=== Begin Enclosure ===
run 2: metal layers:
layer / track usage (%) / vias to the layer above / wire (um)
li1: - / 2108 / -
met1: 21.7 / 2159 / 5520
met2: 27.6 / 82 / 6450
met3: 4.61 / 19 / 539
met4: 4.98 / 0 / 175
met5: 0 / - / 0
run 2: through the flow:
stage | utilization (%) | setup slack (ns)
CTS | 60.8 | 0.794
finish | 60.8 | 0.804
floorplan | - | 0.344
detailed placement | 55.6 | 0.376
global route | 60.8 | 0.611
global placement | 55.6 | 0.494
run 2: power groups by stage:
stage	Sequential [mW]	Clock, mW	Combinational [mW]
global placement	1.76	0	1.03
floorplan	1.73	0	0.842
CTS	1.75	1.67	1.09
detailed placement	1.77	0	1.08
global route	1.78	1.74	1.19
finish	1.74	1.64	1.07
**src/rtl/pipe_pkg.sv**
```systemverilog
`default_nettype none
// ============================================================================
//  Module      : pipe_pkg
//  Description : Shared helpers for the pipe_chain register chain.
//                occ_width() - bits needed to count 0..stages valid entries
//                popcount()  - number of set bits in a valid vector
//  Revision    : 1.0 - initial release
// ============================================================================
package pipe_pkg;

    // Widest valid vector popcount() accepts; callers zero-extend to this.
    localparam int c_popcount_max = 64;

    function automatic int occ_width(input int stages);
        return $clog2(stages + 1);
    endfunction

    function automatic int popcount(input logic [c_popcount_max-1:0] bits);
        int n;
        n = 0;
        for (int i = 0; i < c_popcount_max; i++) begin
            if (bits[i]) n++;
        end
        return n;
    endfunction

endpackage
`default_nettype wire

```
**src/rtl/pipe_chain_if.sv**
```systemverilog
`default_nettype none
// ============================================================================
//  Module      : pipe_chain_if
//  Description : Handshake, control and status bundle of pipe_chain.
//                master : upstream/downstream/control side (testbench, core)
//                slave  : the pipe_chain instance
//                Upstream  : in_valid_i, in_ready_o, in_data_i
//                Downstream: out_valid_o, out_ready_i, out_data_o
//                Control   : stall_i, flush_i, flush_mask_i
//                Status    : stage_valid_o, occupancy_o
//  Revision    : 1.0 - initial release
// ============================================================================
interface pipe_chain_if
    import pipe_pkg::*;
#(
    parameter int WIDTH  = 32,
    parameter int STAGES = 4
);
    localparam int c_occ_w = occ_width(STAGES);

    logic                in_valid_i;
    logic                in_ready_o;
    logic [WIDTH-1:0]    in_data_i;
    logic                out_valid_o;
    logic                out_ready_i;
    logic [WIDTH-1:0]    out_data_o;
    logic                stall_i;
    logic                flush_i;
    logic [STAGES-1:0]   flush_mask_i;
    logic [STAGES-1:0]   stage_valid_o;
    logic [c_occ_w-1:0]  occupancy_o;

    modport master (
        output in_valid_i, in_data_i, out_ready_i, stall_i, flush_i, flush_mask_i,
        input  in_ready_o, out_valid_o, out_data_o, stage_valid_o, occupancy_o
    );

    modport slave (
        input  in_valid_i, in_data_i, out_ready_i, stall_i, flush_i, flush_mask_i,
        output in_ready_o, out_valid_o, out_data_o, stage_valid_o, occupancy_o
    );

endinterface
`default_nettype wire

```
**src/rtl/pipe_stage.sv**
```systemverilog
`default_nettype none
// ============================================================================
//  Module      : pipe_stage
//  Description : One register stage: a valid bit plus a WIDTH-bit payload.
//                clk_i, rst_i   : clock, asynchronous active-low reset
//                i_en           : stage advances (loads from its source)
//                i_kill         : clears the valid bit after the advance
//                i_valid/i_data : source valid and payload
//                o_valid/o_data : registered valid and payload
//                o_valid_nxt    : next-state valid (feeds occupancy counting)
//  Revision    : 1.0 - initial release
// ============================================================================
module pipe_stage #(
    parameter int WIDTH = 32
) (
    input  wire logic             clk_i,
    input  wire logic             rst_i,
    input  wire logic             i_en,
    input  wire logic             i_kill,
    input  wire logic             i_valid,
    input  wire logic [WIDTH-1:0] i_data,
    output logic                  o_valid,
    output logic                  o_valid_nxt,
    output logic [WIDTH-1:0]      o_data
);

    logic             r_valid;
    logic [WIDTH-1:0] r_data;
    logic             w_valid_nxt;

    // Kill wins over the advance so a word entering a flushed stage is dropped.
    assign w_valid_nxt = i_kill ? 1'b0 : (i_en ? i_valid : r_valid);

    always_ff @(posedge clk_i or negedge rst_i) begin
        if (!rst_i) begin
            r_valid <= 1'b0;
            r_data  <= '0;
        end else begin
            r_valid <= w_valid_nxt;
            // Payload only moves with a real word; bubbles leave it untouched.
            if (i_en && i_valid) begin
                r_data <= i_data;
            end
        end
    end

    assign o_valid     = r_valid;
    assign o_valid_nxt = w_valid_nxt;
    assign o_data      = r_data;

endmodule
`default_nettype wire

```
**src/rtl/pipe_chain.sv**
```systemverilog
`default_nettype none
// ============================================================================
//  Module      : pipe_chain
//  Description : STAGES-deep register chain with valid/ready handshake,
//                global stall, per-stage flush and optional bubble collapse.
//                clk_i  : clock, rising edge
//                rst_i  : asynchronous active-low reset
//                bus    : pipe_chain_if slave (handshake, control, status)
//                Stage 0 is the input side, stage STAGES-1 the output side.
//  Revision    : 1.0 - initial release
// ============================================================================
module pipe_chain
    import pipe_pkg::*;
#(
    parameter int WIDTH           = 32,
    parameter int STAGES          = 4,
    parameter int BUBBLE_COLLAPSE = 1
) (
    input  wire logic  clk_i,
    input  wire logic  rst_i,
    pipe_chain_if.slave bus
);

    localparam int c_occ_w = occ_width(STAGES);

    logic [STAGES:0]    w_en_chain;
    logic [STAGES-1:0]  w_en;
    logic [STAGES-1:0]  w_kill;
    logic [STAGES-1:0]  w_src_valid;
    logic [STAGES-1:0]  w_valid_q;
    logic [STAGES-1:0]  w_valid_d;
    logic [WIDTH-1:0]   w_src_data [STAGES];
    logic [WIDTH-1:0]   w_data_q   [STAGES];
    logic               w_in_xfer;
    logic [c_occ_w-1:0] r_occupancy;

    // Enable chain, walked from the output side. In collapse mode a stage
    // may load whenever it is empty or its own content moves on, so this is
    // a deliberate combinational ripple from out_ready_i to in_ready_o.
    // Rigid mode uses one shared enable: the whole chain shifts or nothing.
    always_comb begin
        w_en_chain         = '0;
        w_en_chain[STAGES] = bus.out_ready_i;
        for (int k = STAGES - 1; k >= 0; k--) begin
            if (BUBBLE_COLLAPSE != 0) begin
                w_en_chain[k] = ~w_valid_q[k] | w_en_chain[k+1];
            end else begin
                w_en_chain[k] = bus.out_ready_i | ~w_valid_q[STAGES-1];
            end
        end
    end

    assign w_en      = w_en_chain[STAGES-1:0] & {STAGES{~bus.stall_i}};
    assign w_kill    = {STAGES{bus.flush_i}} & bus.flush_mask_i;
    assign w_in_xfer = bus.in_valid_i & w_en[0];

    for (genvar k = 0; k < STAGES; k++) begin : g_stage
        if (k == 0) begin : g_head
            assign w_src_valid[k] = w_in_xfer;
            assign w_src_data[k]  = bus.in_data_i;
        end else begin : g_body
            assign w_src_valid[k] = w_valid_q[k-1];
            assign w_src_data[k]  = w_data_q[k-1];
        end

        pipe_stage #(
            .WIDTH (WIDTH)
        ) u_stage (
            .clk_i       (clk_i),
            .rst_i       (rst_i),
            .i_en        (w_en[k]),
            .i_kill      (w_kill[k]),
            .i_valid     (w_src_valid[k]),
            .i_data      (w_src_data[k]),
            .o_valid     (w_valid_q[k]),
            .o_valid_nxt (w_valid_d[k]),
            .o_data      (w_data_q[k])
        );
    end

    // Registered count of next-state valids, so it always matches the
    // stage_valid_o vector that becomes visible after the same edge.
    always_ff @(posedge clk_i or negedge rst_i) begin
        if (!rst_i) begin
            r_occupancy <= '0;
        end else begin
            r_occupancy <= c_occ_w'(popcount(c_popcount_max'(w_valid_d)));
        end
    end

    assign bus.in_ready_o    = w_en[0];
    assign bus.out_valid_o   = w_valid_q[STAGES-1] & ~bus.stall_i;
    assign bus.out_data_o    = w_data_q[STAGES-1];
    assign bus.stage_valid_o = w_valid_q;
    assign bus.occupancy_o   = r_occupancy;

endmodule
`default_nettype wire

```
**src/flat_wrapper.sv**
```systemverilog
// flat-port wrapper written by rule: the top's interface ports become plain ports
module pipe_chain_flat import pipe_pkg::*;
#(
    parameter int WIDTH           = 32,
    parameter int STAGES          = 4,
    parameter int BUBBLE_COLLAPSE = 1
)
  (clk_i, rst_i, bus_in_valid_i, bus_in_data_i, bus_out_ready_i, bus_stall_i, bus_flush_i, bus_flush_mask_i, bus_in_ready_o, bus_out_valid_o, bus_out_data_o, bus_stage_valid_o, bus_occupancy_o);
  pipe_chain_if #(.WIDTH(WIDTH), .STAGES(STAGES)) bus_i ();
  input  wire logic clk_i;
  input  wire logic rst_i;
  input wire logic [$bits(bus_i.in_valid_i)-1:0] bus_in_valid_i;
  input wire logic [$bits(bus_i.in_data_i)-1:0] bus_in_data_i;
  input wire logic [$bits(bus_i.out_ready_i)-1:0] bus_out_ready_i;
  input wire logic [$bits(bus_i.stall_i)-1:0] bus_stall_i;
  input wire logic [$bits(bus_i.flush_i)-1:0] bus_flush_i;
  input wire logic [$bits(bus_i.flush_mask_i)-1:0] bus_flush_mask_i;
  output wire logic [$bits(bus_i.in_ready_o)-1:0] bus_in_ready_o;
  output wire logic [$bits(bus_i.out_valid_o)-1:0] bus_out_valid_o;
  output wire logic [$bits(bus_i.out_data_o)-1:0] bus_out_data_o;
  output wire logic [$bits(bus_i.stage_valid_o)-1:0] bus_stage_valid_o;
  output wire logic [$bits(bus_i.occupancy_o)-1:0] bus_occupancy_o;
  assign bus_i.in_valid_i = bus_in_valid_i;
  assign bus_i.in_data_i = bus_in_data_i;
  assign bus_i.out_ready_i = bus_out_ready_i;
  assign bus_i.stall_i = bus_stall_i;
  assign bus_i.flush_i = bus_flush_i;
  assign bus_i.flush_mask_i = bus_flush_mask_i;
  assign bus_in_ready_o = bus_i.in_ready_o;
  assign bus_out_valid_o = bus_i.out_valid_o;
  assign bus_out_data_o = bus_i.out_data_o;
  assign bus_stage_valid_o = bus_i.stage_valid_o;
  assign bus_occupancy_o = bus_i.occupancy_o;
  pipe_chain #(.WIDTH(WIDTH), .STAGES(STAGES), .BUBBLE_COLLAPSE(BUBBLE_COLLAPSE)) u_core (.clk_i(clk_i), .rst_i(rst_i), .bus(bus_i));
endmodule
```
=== End Enclosure ===
=== Begin Enclosure ===
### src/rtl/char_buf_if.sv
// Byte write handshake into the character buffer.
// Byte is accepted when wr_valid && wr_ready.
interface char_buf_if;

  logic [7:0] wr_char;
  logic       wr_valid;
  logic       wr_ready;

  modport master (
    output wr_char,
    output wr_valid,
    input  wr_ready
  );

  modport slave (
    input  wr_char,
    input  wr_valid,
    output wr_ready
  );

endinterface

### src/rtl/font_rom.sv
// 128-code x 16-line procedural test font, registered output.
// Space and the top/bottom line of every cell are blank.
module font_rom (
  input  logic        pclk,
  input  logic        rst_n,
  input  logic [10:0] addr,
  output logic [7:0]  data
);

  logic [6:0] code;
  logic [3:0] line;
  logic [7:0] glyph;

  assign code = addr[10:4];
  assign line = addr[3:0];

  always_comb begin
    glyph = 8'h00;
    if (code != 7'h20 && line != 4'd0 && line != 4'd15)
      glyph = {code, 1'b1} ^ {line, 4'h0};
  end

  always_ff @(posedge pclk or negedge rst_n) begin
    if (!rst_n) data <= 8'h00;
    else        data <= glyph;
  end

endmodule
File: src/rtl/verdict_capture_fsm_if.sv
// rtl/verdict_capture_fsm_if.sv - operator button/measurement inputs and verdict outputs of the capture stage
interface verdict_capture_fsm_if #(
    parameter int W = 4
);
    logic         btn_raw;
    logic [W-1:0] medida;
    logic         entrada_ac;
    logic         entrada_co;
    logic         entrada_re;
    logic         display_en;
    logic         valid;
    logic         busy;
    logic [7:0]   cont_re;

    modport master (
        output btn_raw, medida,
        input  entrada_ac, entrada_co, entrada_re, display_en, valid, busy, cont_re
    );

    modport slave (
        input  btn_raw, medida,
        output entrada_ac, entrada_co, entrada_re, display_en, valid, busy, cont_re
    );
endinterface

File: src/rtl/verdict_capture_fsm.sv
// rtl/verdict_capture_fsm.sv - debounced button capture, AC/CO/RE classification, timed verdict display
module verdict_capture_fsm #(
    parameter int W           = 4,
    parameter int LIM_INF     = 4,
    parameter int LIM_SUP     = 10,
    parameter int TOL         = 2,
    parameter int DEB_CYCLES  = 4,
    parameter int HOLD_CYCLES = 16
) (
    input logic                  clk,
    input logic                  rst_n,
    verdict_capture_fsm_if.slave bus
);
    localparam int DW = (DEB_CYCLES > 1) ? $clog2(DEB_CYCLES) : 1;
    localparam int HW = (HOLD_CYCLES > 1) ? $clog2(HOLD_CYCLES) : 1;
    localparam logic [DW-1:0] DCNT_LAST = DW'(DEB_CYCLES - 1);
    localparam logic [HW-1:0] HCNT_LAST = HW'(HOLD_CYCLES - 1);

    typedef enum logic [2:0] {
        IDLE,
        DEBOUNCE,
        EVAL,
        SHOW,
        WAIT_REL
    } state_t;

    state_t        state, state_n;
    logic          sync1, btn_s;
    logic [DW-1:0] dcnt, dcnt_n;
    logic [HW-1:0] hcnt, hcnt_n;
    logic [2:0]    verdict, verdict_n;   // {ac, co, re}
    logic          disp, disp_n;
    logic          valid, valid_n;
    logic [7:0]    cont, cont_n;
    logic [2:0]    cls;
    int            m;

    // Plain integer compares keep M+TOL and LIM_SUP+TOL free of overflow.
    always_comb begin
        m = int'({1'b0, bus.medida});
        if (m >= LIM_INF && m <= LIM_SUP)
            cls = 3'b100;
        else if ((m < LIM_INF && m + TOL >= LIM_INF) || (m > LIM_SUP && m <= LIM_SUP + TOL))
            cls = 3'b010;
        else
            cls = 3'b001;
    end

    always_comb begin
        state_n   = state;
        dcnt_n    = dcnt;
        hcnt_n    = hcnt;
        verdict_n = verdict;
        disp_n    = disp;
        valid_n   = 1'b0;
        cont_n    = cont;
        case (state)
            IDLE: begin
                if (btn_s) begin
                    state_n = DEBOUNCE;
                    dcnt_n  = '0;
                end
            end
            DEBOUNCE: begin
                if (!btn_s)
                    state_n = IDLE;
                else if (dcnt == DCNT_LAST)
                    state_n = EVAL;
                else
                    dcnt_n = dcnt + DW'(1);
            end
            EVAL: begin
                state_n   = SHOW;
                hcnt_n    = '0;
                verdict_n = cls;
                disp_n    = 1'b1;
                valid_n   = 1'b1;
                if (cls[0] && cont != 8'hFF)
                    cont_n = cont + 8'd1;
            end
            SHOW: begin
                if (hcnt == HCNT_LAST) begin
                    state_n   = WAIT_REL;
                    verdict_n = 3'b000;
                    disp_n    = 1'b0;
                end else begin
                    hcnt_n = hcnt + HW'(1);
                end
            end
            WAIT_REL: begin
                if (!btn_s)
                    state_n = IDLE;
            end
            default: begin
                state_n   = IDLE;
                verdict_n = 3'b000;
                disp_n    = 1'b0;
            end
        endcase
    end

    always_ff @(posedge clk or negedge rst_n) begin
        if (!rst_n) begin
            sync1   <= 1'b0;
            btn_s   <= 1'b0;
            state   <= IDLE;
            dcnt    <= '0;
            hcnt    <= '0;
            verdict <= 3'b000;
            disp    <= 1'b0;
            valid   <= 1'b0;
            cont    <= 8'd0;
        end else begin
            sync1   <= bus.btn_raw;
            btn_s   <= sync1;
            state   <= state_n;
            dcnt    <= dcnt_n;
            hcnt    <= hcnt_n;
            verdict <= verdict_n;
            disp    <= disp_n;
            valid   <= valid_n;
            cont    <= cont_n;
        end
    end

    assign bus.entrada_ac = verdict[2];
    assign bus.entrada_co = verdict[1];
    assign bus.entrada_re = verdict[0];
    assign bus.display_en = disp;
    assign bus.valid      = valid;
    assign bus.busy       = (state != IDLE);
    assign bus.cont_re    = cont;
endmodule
=== End Enclosure ===
=== Begin Enclosure ===
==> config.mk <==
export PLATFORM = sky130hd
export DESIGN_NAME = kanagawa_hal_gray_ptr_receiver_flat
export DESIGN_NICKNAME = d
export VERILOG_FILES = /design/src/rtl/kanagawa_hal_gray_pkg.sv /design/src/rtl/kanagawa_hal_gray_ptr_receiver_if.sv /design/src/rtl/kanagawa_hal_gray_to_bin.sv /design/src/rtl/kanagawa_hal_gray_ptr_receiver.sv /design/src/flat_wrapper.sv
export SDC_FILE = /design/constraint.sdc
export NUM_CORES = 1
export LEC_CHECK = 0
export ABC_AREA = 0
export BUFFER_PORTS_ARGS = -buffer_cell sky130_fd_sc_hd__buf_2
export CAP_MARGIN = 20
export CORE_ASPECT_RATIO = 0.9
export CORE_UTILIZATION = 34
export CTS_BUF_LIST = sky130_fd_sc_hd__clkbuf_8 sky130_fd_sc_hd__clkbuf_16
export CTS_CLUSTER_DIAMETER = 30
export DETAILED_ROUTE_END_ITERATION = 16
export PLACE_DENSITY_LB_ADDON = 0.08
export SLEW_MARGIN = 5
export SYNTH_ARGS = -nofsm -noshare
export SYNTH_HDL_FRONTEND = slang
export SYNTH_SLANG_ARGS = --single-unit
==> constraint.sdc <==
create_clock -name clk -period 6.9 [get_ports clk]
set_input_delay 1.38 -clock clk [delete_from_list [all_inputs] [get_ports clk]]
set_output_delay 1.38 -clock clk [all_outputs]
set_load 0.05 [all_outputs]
=== End Enclosure ===
**WORK TASK**
Go through the records and gather the lines that hold "busy".

**RESULT OF THE EXERCISE**
    logic         busy;
        input  entrada_ac, entrada_co, entrada_re, display_en, valid, busy, cont_re
        output entrada_ac, entrada_co, entrada_re, display_en, valid, busy, cont_re
    assign bus.busy       = (state != IDLE);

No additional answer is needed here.